__ABOUT THIS EXERCISE__. Down to the last line, set the entries down again exactly.

__MATERIAL FOR THE TASK__.

────────

[src/rtl/tofpet_readout_arbiter.sv]
// Round-robin drain of six TofPet data FIFOs into one 32-bit stream.
// Each grant is emitted as a header word followed by its burst of FIFO data words.
module tofpet_readout_arbiter #(
    parameter int         MAX_BURST = 256,
    parameter logic [7:0] HDR_TAG   = 8'hCA
) (
    input  logic         CK,
    input  logic         RESET,
    input  logic [5:0]   ENABLE,
    input  logic [191:0] FIFO_DATA,
    input  logic [5:0]   FIFO_EMPTY,
    input  logic [5:0]   FIFO_FULL,
    input  logic [65:0]  FIFO_USEDW,
    output logic [5:0]   FIFO_READ,
    output logic [31:0]  OUT_DATA,
    output logic         OUT_VALID,
    input  logic         OUT_READY,
    output logic         OUT_FIRST,
    output logic         OUT_LAST,
    output logic         BUSY,
    output logic [2:0]   GRANT_CH
);

    typedef enum logic [1:0] {IDLE, HEADER, BURST} state_t;

    typedef struct packed {
        logic [31:0] data;
        logic        first;
        logic        last;
    } entry_t;

    localparam logic [11:0] MAX_N = 12'(MAX_BURST);

    state_t      state, state_nxt;
    logic [2:0]  ch, last_grant;
    logic [11:0] burst_len, remaining;
    logic        inflight, inflight_last;
    entry_t      buf0, buf1;
    logic [1:0]  occ;

    logic [10:0] usedw_ch [6];
    logic [31:0] data_ch  [6];

    logic        pop, space, rd_en, push;
    entry_t      push_entry;
    logic        grant_found;
    logic [2:0]  grant_idx, idx;
    logic [11:0] raw_len, grant_len;

    for (genvar i = 0; i < 6; i++) begin : g_unpack
        assign usedw_ch[i] = FIFO_USEDW[11*i +: 11];
        assign data_ch[i]  = FIFO_DATA[32*i +: 32];
    end

    // Space counts the word already requested last cycle, so a read is only
    // issued when its data is guaranteed a slot when it returns.
    assign pop   = (occ != 2'd0) && OUT_READY;
    assign space = (3'(occ) + 3'(inflight) - 3'(pop)) < 3'd2;

    // NOTE: every variable assigned in an always_comb gets a default first, so
    // no path leaves it unassigned and no latch is inferred.
    always_comb begin
        grant_found = 1'b0;
        grant_idx   = 3'd0;
        idx         = 3'd0;
        for (int k = 1; k <= 6; k++) begin
            idx = 3'((int'(last_grant) + k) % 6);
            if (!grant_found && ENABLE[idx] && !FIFO_EMPTY[idx]) begin
                grant_found = 1'b1;
                grant_idx   = idx;
            end
        end
    end

    // An 11-bit USEDW wraps to zero when full; a non-empty FIFO reporting zero holds one word.
    always_comb begin
        raw_len = {1'b0, usedw_ch[grant_idx]};
        if (FIFO_FULL[grant_idx])
            raw_len = 12'd2048;
        else if (usedw_ch[grant_idx] == 11'd0)
            raw_len = 12'd1;
        grant_len = (raw_len > MAX_N) ? MAX_N : raw_len;
    end

    always_comb begin
        state_nxt  = state;
        rd_en      = 1'b0;
        push       = 1'b0;
        push_entry = '0;
        unique case (state)
            IDLE:   if (grant_found) state_nxt = HEADER;
            HEADER: if (space) state_nxt = BURST;
            BURST: begin
                if (space && !FIFO_EMPTY[ch]) begin
                    rd_en = 1'b1;
                    if (remaining == 12'd1) state_nxt = IDLE;
                end
            end
            default: state_nxt = IDLE;
        endcase
        if (RESET) rd_en = 1'b0;

        // Returning data and a header never coincide: a header is always
        // preceded by an IDLE cycle in which no read was issued.
        if (inflight) begin
            push             = 1'b1;
            push_entry.data  = data_ch[ch];
            push_entry.last  = inflight_last;
        end else if (state == HEADER && space) begin
            push             = 1'b1;
            push_entry.data  = {HDR_TAG, 5'b0, ch, 5'b0, burst_len[10:0]};
            push_entry.first = 1'b1;
        end
    end

    // NOTE: sequential state uses non-blocking assignments so every register
    // samples the pre-edge values regardless of statement order.
    always_ff @(posedge CK) begin
        if (RESET) begin
            state         <= IDLE;
            ch            <= 3'd0;
            last_grant    <= 3'd5;
            burst_len     <= 12'd0;
            remaining     <= 12'd0;
            inflight      <= 1'b0;
            inflight_last <= 1'b0;
            occ           <= 2'd0;
            // NOTE: the two buffer entries are reset too, because the head entry
            // drives OUT_DATA directly and must read zero out of reset.
            buf0          <= '0;
            buf1          <= '0;
        end else begin
            state         <= state_nxt;
            inflight      <= rd_en;
            inflight_last <= rd_en && (remaining == 12'd1);
            if (state == IDLE && grant_found) begin
                ch         <= grant_idx;
                last_grant <= grant_idx;
                burst_len  <= grant_len;
            end
            if (state == HEADER && space) remaining <= burst_len;
            if (rd_en) remaining <= remaining - 12'd1;

            unique case ({push, pop})
                2'b10: begin
                    if (occ == 2'd0) buf0 <= push_entry;
                    else             buf1 <= push_entry;
                    occ <= occ + 2'd1;
                end
                2'b01: begin
                    buf0 <= buf1;
                    occ  <= occ - 2'd1;
                end
                2'b11: begin
                    if (occ == 2'd1) begin
                        buf0 <= push_entry;
                    end else begin
                        buf0 <= buf1;
                        buf1 <= push_entry;
                    end
                end
                default: ;
            endcase
        end
    end

    assign FIFO_READ = rd_en ? (6'b000001 << ch) : 6'b000000;
    assign OUT_VALID = (occ != 2'd0);
    assign OUT_DATA  = buf0.data;
    assign OUT_FIRST = OUT_VALID && buf0.first;
    assign OUT_LAST  = OUT_VALID && buf0.last;
    assign BUSY      = (state != IDLE) || (occ != 2'd0) || inflight;
    assign GRANT_CH  = ch;

endmodule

────────

__SOLUTION BELOW__.
[src/rtl/tofpet_readout_arbiter.sv]
// Round-robin drain of six TofPet data FIFOs into one 32-bit stream.
// Each grant is emitted as a header word followed by its burst of FIFO data words.
module tofpet_readout_arbiter #(
    parameter int         MAX_BURST = 256,
    parameter logic [7:0] HDR_TAG   = 8'hCA
) (
    input  logic         CK,
    input  logic         RESET,
    input  logic [5:0]   ENABLE,
    input  logic [191:0] FIFO_DATA,
    input  logic [5:0]   FIFO_EMPTY,
    input  logic [5:0]   FIFO_FULL,
    input  logic [65:0]  FIFO_USEDW,
    output logic [5:0]   FIFO_READ,
    output logic [31:0]  OUT_DATA,
    output logic         OUT_VALID,
    input  logic         OUT_READY,
    output logic         OUT_FIRST,
    output logic         OUT_LAST,
    output logic         BUSY,
    output logic [2:0]   GRANT_CH
);

    typedef enum logic [1:0] {IDLE, HEADER, BURST} state_t;

    typedef struct packed {
        logic [31:0] data;
        logic        first;
        logic        last;
    } entry_t;

    localparam logic [11:0] MAX_N = 12'(MAX_BURST);

    state_t      state, state_nxt;
    logic [2:0]  ch, last_grant;
    logic [11:0] burst_len, remaining;
    logic        inflight, inflight_last;
    entry_t      buf0, buf1;
    logic [1:0]  occ;

    logic [10:0] usedw_ch [6];
    logic [31:0] data_ch  [6];

    logic        pop, space, rd_en, push;
    entry_t      push_entry;
    logic        grant_found;
    logic [2:0]  grant_idx, idx;
    logic [11:0] raw_len, grant_len;

    for (genvar i = 0; i < 6; i++) begin : g_unpack
        assign usedw_ch[i] = FIFO_USEDW[11*i +: 11];
        assign data_ch[i]  = FIFO_DATA[32*i +: 32];
    end

    // Space counts the word already requested last cycle, so a read is only
    // issued when its data is guaranteed a slot when it returns.
    assign pop   = (occ != 2'd0) && OUT_READY;
    assign space = (3'(occ) + 3'(inflight) - 3'(pop)) < 3'd2;

    // NOTE: every variable assigned in an always_comb gets a default first, so
    // no path leaves it unassigned and no latch is inferred.
    always_comb begin
        grant_found = 1'b0;
        grant_idx   = 3'd0;
        idx         = 3'd0;
        for (int k = 1; k <= 6; k++) begin
            idx = 3'((int'(last_grant) + k) % 6);
            if (!grant_found && ENABLE[idx] && !FIFO_EMPTY[idx]) begin
                grant_found = 1'b1;
                grant_idx   = idx;
            end
        end
    end

    // An 11-bit USEDW wraps to zero when full; a non-empty FIFO reporting zero holds one word.
    always_comb begin
        raw_len = {1'b0, usedw_ch[grant_idx]};
        if (FIFO_FULL[grant_idx])
            raw_len = 12'd2048;
        else if (usedw_ch[grant_idx] == 11'd0)
            raw_len = 12'd1;
        grant_len = (raw_len > MAX_N) ? MAX_N : raw_len;
    end

    always_comb begin
        state_nxt  = state;
        rd_en      = 1'b0;
        push       = 1'b0;
        push_entry = '0;
        unique case (state)
            IDLE:   if (grant_found) state_nxt = HEADER;
            HEADER: if (space) state_nxt = BURST;
            BURST: begin
                if (space && !FIFO_EMPTY[ch]) begin
                    rd_en = 1'b1;
                    if (remaining == 12'd1) state_nxt = IDLE;
                end
            end
            default: state_nxt = IDLE;
        endcase
        if (RESET) rd_en = 1'b0;

        // Returning data and a header never coincide: a header is always
        // preceded by an IDLE cycle in which no read was issued.
        if (inflight) begin
            push             = 1'b1;
            push_entry.data  = data_ch[ch];
            push_entry.last  = inflight_last;
        end else if (state == HEADER && space) begin
            push             = 1'b1;
            push_entry.data  = {HDR_TAG, 5'b0, ch, 5'b0, burst_len[10:0]};
            push_entry.first = 1'b1;
        end
    end

    // NOTE: sequential state uses non-blocking assignments so every register
    // samples the pre-edge values regardless of statement order.
    always_ff @(posedge CK) begin
        if (RESET) begin
            state         <= IDLE;
            ch            <= 3'd0;
            last_grant    <= 3'd5;
            burst_len     <= 12'd0;
            remaining     <= 12'd0;
            inflight      <= 1'b0;
            inflight_last <= 1'b0;
            occ           <= 2'd0;
            // NOTE: the two buffer entries are reset too, because the head entry
            // drives OUT_DATA directly and must read zero out of reset.
            buf0          <= '0;
            buf1          <= '0;
        end else begin
            state         <= state_nxt;
            inflight      <= rd_en;
            inflight_last <= rd_en && (remaining == 12'd1);
            if (state == IDLE && grant_found) begin
                ch         <= grant_idx;
                last_grant <= grant_idx;
                burst_len  <= grant_len;
            end
            if (state == HEADER && space) remaining <= burst_len;
            if (rd_en) remaining <= remaining - 12'd1;

            unique case ({push, pop})
                2'b10: begin
                    if (occ == 2'd0) buf0 <= push_entry;
                    else             buf1 <= push_entry;
                    occ <= occ + 2'd1;
                end
                2'b01: begin
                    buf0 <= buf1;
                    occ  <= occ - 2'd1;
                end
                2'b11: begin
                    if (occ == 2'd1) begin
                        buf0 <= push_entry;
                    end else begin
                        buf0 <= buf1;
                        buf1 <= push_entry;
                    end
                end
                default: ;
            endcase
        end
    end

    assign FIFO_READ = rd_en ? (6'b000001 << ch) : 6'b000000;
    assign OUT_VALID = (occ != 2'd0);
    assign OUT_DATA  = buf0.data;
    assign OUT_FIRST = OUT_VALID && buf0.first;
    assign OUT_LAST  = OUT_VALID && buf0.last;
    assign BUSY      = (state != IDLE) || (occ != 2'd0) || inflight;
    assign GRANT_CH  = ch;

endmodule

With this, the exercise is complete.